Marco interrompeu-a, respondendo veementemente e elevando a voz para se fazer ouvir:

Este é o meu trabalho! Quando nos juntamos eu avisei-te que era sigiloso! Tudo o que faço é confidencial, por isso não posso comentar nada contigo, nem mesmo para onde me desloco. É assim mesmo, faz parte do contrato que assinei, não posso mudar nada!

− Mais vale estar só... Porque assim sei com o que posso contar. Contigo, é como se estivesse sozinha, sem ter a liberdade de poder agir como quero! – Lu sentou-se no puf azul claro do hall, soluçando amargurada e escondendo a face nas mãos.

Marco ainda avançou um passo para afagar-lhe a cabeça, como fizera inúmeras vezes até sanar o desgosto da namorada com uma boa dose de sexo e carinhos, mas desta vez estacou e desistiu. Afinal, não tinha feito nada de errado, contudo a irritação da namorada tinha fundamento. Não deveria viver com ninguém, tendo em conta a sua situação profissional. Não era justo para a sua parceira. O relacionamento durava há cerca de ano e meio e estava repleto de discussões, sempre pelo mesmo motivo. Lurdes sentia-se traída, não só pelo companheiro estar impedido de revelar-lhe a sua vida quotidiana no trabalho, mas, sobretudo, pelas sigilosas ausências em cima da hora, de dias ou até de semanas, sem que tivesse notícias dele. Marco admitiu para si mesmo que Lu estava coberta de razão, tomando a decisão de que o relacionamento teria de acabar definitivamente naquele preciso momento, uma vez que, claramente, não tinha futuro, acrescido ao facto de que estava farto de sentir a desarmonia destruindo o seu lar, o único espaço onde podia verdadeiramente descontrair e ser ele próprio.

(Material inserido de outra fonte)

<file path="src/rtl/hazard_ctrl.sv">
// rtl/hazard_ctrl.sv - pipeline hazard and stall sequencer (optional stall counter: HAZARD_PERF_CNT_EN)
module hazard_ctrl #(
  parameter int REG_W        = 5,
  parameter int FLUSH_CYCLES = 2,
  parameter int CNT_W        = 16
) (
  input  logic             clk,
  input  logic             rst,
  input  logic [REG_W-1:0] id_rs,
  input  logic [REG_W-1:0] id_rt,
  input  logic             id_uses_rt,
  input  logic             ex_mem_read,
  input  logic [REG_W-1:0] ex_rt,
  input  logic             ex_branch_taken,
  input  logic             mem_busy,
  input  logic             halt_req,
  output logic             pc_write,
  output logic             ifid_write,
  output logic             ifid_flush,
  output logic             idex_bubble,
  output logic             halted,
  output logic [CNT_W-1:0] stall_cnt
);

  typedef enum logic [1:0] {RUN, MEM_WAIT, FLUSH, HALT} state_t;

  localparam logic [3:0] FLUSH_INIT = 4'(FLUSH_CYCLES - 1);

  state_t     state, state_nxt;
  logic [3:0] fcnt, fcnt_nxt;
  logic       lu;

  // Load in EX writes a register the instruction in ID reads; r0 never hazards.
  assign lu = ex_mem_read && (ex_rt != '0) &&
              ((ex_rt == id_rs) || (id_uses_rt && (ex_rt == id_rt)));

  // State and flush-counter register.
  always_ff @(posedge clk or posedge rst) begin
    if (rst) begin
      state <= RUN;
      fcnt  <= 4'd0;
    end else begin
      state <= state_nxt;
      fcnt  <= fcnt_nxt;
    end
  end

  // Next-state and zero-latency pipeline control decode.
  always_comb begin
    state_nxt   = state;
    fcnt_nxt    = fcnt;
    pc_write    = 1'b0;
    ifid_write  = 1'b0;
    ifid_flush  = 1'b0;
    idex_bubble = 1'b0;
    halted      = 1'b0;
    if (rst) begin
      idex_bubble = 1'b1;
    end else begin
      case (state)
        RUN: begin
          if (halt_req) begin
            idex_bubble = 1'b1;
            state_nxt   = HALT;
          end else if (mem_busy) begin
            state_nxt = MEM_WAIT;
          end else if (ex_branch_taken) begin
            pc_write    = 1'b1;
            ifid_write  = 1'b1;
            ifid_flush  = 1'b1;
            idex_bubble = 1'b1;
            if (FLUSH_CYCLES > 1) begin
              state_nxt = FLUSH;
              fcnt_nxt  = FLUSH_INIT;
            end
          end else if (lu) begin
            idex_bubble = 1'b1;
          end else begin
            pc_write   = 1'b1;
            ifid_write = 1'b1;
          end
        end
        MEM_WAIT: begin
          if (!mem_busy) state_nxt = RUN;
        end
        FLUSH: begin
          if (!mem_busy) begin
            pc_write    = 1'b1;
            ifid_write  = 1'b1;
            ifid_flush  = 1'b1;
            idex_bubble = 1'b1;
            fcnt_nxt    = fcnt - 4'd1;
            if (fcnt == 4'd1) state_nxt = RUN;
          end
        end
        HALT: begin
          idex_bubble = 1'b1;
          halted      = 1'b1;
          if (!halt_req) state_nxt = RUN;
        end
        default: state_nxt = RUN;
      endcase
    end
  end

`ifdef HAZARD_PERF_CNT_EN
  logic [CNT_W-1:0] cnt_q;

  // Saturating count of cycles in which fetch was held.
  always_ff @(posedge clk or posedge rst) begin
    if (rst) begin
      cnt_q <= '0;
    end else if (!pc_write && (cnt_q != {CNT_W{1'b1}})) begin
      cnt_q <= cnt_q + CNT_W'(1);
    end
  end

  assign stall_cnt = cnt_q;
`else
  assign stall_cnt = '0;
`endif

endmodule

</file>
<file path="config.mk">
export PLATFORM = sky130hd
export DESIGN_NAME = hazard_ctrl
export DESIGN_NICKNAME = d
export VERILOG_FILES = /design/src/rtl/hazard_ctrl.sv
export SDC_FILE = /design/constraint.sdc
export NUM_CORES = 1
export LEC_CHECK = 0
export ABC_AREA = 1
export BUFFER_PORTS_ARGS = -buffer_cell sky130_fd_sc_hd__buf_4
export CELL_PAD_IN_SITES_DETAIL_PLACEMENT = 0
export CELL_PAD_IN_SITES_GLOBAL_PLACEMENT = 1
export CORE_ASPECT_RATIO = 1.75
export CORE_MARGIN = 1.5
export CORE_UTILIZATION = 31
export DETAILED_ROUTE_END_ITERATION = 8
export GPL_ROUTABILITY_DRIVEN = 0
export GPL_TIMING_DRIVEN = 1
export PLACE_DENSITY = 0.92
export RECOVER_POWER = 100
export SETUP_SLACK_MARGIN = 0.3
export SLEW_MARGIN = 20
export SYNTH_ARGS = -nofsm -noshare
export SYNTH_HDL_FRONTEND = slang
export SYNTH_SLANG_ARGS = --single-unit
</file>
<file path="constraint.sdc">
create_clock -name clk -period 1.9 [get_ports clk]
set_input_delay 0.38 -clock clk [delete_from_list [all_inputs] [get_ports clk]]
set_output_delay 0.38 -clock clk [all_outputs]
set_load 0.005 [all_outputs]
</file>
* Word-level counts from Yosys, hierarchy flattened *
Cells that the tools add are included.

operators by class
  add/subtract/negate cells = 1
  multiply operators = 0
  divide/modulo/power cells = 0
  magnitude comparators = 0
  eq/ne operators = 14
  shift operators = 0
  mux-type cells = 33
  bitwise operators = 1
  reductions and logical operators = 9

operator list
  kind                   number
  $mux W1                17
  $mux W4                4
  $mux W2                7
  $ne A2 B2 Y1 const B   7
  $reduce_and A6 Y1      2
  $eq A5 B5 Y1           2
  $pmux W2 S4            1
  $pmux W4 S2            1
  $reduce_bool A5 Y1     1
  $eq A2 B2 Y1 const B   2
  $eq A4 B1 Y1 const B   1
  $ne A4 B4 Y1 const B   1
  $pmux W1 S2            2
  $sub A4 B1 Y4 const B  1
  $logic_and A1 B1 Y1    3
  $pmux W1 S3            1
  $eq A2 B1 Y1 const B   1
  $logic_not A2 Y1       1
  $reduce_bool A2 Y1     1
  $logic_or A1 B1 Y1     1
  $not A1 Y1             1

storage, ports and cells
  register bits = 6
  bits in latches = 0
  RAM bits = 0
  bits in read-only memories = 0
  output and inout bits = 21
  word-level logic and storage cells = 60
  memories = 0

* Longest topological paths before layout *
  depth after elaboration = 10
  depth in mapped cells = 10

* Worst setup path before layout *
No wires, ideal clock.

  kind = register to output
  from = register state[1]
  to = output pc_write
  arrival = 1091 ps
  data required time = 1520 ps
  setup slack = 429 ps
  stages on the path, launching flop included = 9
  path through = dfrtp_1 inv_1 nand2_2 nor2_4 nand2_4 nor2_4 nor2_4 nand2_1 buf_4

between the ends
  longest elaborated chain between the ends = 3
  elaborated cells on any way between the ends = 4
  classes of those cells = eq/ne (1); mux (2); reduce/logical (1)

ends and longest elaborated chain
  element                                           RTL line  source
  from (decl)                                       29        state_t state, state_nxt;
  from (signal assigned)                            43        state <= state_nxt;
  $eq A2 B2 Y1 or $logic_not A2 Y1 (tied branches)  -
  $pmux W1 S2 (*)                                   -
  $mux W1 (*)                                       -
  to (decl)                                         17        output logic pc_write,

Every way passes the cells marked *; elsewhere a longest branch is shown, timed or not.

* Worst setup path in the final report *
  from = register state[0]
  to = output pc_write

between the ends
  longest elaborated chain between the ends = 3
  elaborated cells on any way between the ends = 4
  classes of those cells = eq/ne (1); mux (2); reduce/logical (1)

ends and longest elaborated chain
  element                                           RTL line  source
  $eq A2 B2 Y1 or $logic_not A2 Y1 (tied branches)  60        case (state)
  $pmux W1 S2 (*)                                   60
  $mux W1 (*)                                       57        if (rst) begin

Marked as above.

==> flow_metrics.py <==
metrics = {
    "place": {
        "numPortBuffers": 26,
        "dp_wirelength_um": 1541,
    },
    "yosys": {
        "synth_seq_area_share_pct": 18.10,
        "synth_cells": 133,
        "synth-edff-count": 0,
        "yosys_warnings": 0,
        "post-synth-top-area-cell": "sky130_fd_sc_hd__nand2_1",
        "ys_top_cells_by_area": "sky130_fd_sc_hd__nand2_1, sky130_fd_sc_hd__dfrtp_1, sky130_fd_sc_hd__buf_4",
        "synth.distinct_cells": 21,
        "synth_largest_type_area_fraction_pct": 18.55,
        "synth_most_common_cell": "sky130_fd_sc_hd__nand2_1",
        "synthTopCellsByCount": "sky130_fd_sc_hd__nand2_1, sky130_fd_sc_hd__inv_1, sky130_fd_sc_hd__buf_4",
        "async_flop_share_pct": 100.0,
        "synth_ff_type": "sky130_fd_sc_hd__dfrtp_1",
        "synth_area_per_cell_um2": 6.237,
        "syn-cell-area_um2": 829.5,
        "postSynthRegisterBits": 6,
    },
    "timing": {
        "finalClockSkew_ns": 0.003248,
        "period_minus_slack_ns": 1.728,
        "final-max-slew-violation-count": 0,
        "min_period_over_period_pct": 90.97,
        "grt_setup_unrepaired": "yes",
        "max_frequency_ghz": 0.5786,
        "hold_viol": 0,
        "final.setup.tns_ns": 0,
        "setup-violations-final": 0,
    },
    "power_and_ir_drop": {
        "p_seq_share_pct": 23.1,
        "ir_drop_worst_vdd_uv": 281.4,
        "power_report.internal_total_mw": 0.5815,
        "switchingPower_mw": 0.4269,
        "total_power_mw": 1.008,
        "power.switching_fraction_pct": 42.33,
        "p_comb_share_pct": 56.6,
        "leakage_nw": 0.6413,
        "p_per_area_nw_per_um2": 895.5,
        "share_clk_of_total_power_pct": 20.3,
    },
    "cts": {
        "cts_hold_buffers": 0,
        "h-tree-depth": 1,
        "path_clk_slew_ns": 0.04,
        "number_of_buffers_created_by_cts": 3,
        "clk_path_buf_depth": 2,
        "cts.sinks": 6,
        "cts_tree": "built",
        "cts_root_buf": "sky130_fd_sc_hd__clkbuf_8",
        "clock_latency_ns": 0.23,
    },
    "drt": {
        "vias_per_cell": 4.516,
        "detail_route.wl_per_cell_um": 10.05,
        "via_count": 867,
        "route.detailed.drc": 0,
        "first_iter_violations": 10,
        "dr.pass1.iters": 4,
        "total_detailed_routing_wirelength_um": 1930,
        "drt.antenna.violating_nets": 0,
    },
    "critical_path": {
        "timing.critical_path.arrival_ns": 1.35,
        "data_required_critical_path_ns": 1.52,
        "setup.worst_path.start_class": "flop",
        "critPathKind": "reg2out",
        "timing.critical_path.fanout_max": 3,
        "critical_path.endpoint_type": "output port",
    },
    "final_layout": {
        "antenna-diode-count": 0,
        "postLayoutCoreUtil_pct": 44.64,
        "area_growth_syn_to_layout_pct": 35.75,
        "multi_input_comb_area_um2": 533.0,
        "drive_gt1_share_pct": 38.55,
        "seq_area_um2": 151.4,
        "fillers": 281,
        "design.final.nets": 192,
    },
    "grt": {
        "first_global_vias": 828,
        "global_route.overflow_total": 0,
        "grt.met2_usage_pct": 26.39,
        "grt_pass1_wl_um": 3091,
        "initial_antenna_violation_count": 0,
        "grt.total_usage_pct": 12.79,
        "global_route.usage.met1_pct": 11.76,
        "top_usage_layer": "met2",
        "use_met3_pct": 2.267,
        "grt_start_max_net_pins": 7,
    },
    "worst_hold_path": {
        "timing.hold.worst.class": "in2async",
    },
    "floorplan": {
        "design.portCount": 43,
        "die_area_um2": 3008,
        "initial_utilization_pct": 32.89,
        "dieWidth_um": 42.11,
        "num_rows": 24,
        "fp.dieH_um": 71.43,
        "design.core.area_um2": 2522,
    },
    "flow_run": {
        "drv.max_cap_violation_count": 0,
    },
    "status": {
        "run_status": "finished, final reports clean",
    },
}
-- metal layers --
layer / vias up / part of all wire [%]
met2: 32 / 62
met3: 3 / 6.4
li1: 438 / -
met5: - / 0
met1: 394 / 31
met4: 0 / 1.3
-- worst paths after layout --
path / cells after the start / end / startpoint / slack [ns]
worst max-delay path: 8 / pc_write / state[0] / 0.17
worst min register to register: 2 / state[1] / state[1] / 0.54
min in group clk: 4 / state[1] / mem_busy / 0.52
worst max register to register: 9 / state[0] / fcnt[1] / 0.49
worst min-delay path: 2 / state[0] / rst / 0.17
max in group asynchronous: 3 / fcnt[1] / rst / 1.29
-- registers in the layout (all words and copies together), names as in the netlist --
name	count
state	2
fcnt	4
-- per-stage QoR --
stage / hold slack (ns) / instance area, um^2 / std cells / setup slack, ns
2_1_floorplan: 0.1961 / 885.9 / 148 / 0.4290
3_3_place_gp: 0.3343 / 993.5 / 184 / 0.2486
3_5_place_dp: 0.3383 / 993.5 / 184 / 0.2414
4_1_cts: 0.1073 / 1115 / 192 / 0.1935
5_1_grt: 0.2025 / 1126 / 192 / 0.09783
6_report: 0.1661 / 1126 / 192 / 0.1716
-- worst max-delay path, stage by stage, from the launching register on --
cell	delay, ns
sky130_fd_sc_hd__dfrtp_1	0.38
sky130_fd_sc_hd__inv_1	0.14
sky130_fd_sc_hd__nand2_4	0.08
sky130_fd_sc_hd__nor2_4	0.12
sky130_fd_sc_hd__nand2_4	0.06
sky130_fd_sc_hd__nor2_4	0.09
sky130_fd_sc_hd__nor2_4	0.06
sky130_fd_sc_hd__nand2_2	0.07
sky130_fd_sc_hd__buf_4	0.10
-- cells by family (layout without fill, tap and decap cells) --
logic type / Yosys count / after routing / share of synthesized area (%)
xor+xnor: 3 / 3 / 3.168
fa+ha+maj: 2 / 2 / 3.016
flops: 6 / 6 / 18.10
simple gates: 68 / 68 / 38.16
other cells: 1 / 16 / 0.4521
buf+inv: 43 / 61 / 27.15
compound gates: 10 / 10 / 9.954
-- cells in the final DEF, fill, tap and decap left out, drive strengths merged --
master	count
nand2	45
buf	28
inv	26
conb	16
nor2	13
nand3	7
clkbuf	7
dfrtp	6
o21ai	6
xnor2	3
ha	2
nor3	2
o31ai	2
o22ai	1
nand4	1
o221ai	1
-- power by group through the flow --
stage,Combinational (mW),Clock (mW),Sequential [mW]
final,0.571,0.205,0.233
after global routing,0.648,0.209,0.240
after CTS,0.591,0.203,0.234
after detailed placement,0.494,0,0.245
after global placement,0.474,0,0.242
after floorplan,0.387,0,0.231
-- final cells by class --
| type | count | area share, % |
|---|---|---|
| multi-input cells | 99 | 47.33 |
| repair buffers | 32 | 23.33 |
| flip-flops and latches | 6 | 13.44 |
| inverters | 26 | 9.333 |
| clock buffers | 3 | 3.667 |
| well taps | 26 | 2.889 |
-- timing repair --
item | CTS | global route
endpoints found under the setup margin | 4 | 4
gates cloned | 0 | 0
setup buffers | 5 | 0
gates resized for setup | 16 | 15
pin swaps | 12 | 18
No activity file was read; power rests on OpenSTA's default activity.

A vida profissional de Marco revestia-se de uma tensão e luta constantes. O elemento "surpresa" fazia parte da sua função e na maioria dos casos lidava com situações violentas.

Deixou-a terminar o choro, ficando a olhá-la, de pé.

Lurdes estranhando o silêncio, pouco usual por parte dele naquelas circunstâncias, elevou a cabeça e fitou-o com uma expressão indagadora, por entre as lágrimas.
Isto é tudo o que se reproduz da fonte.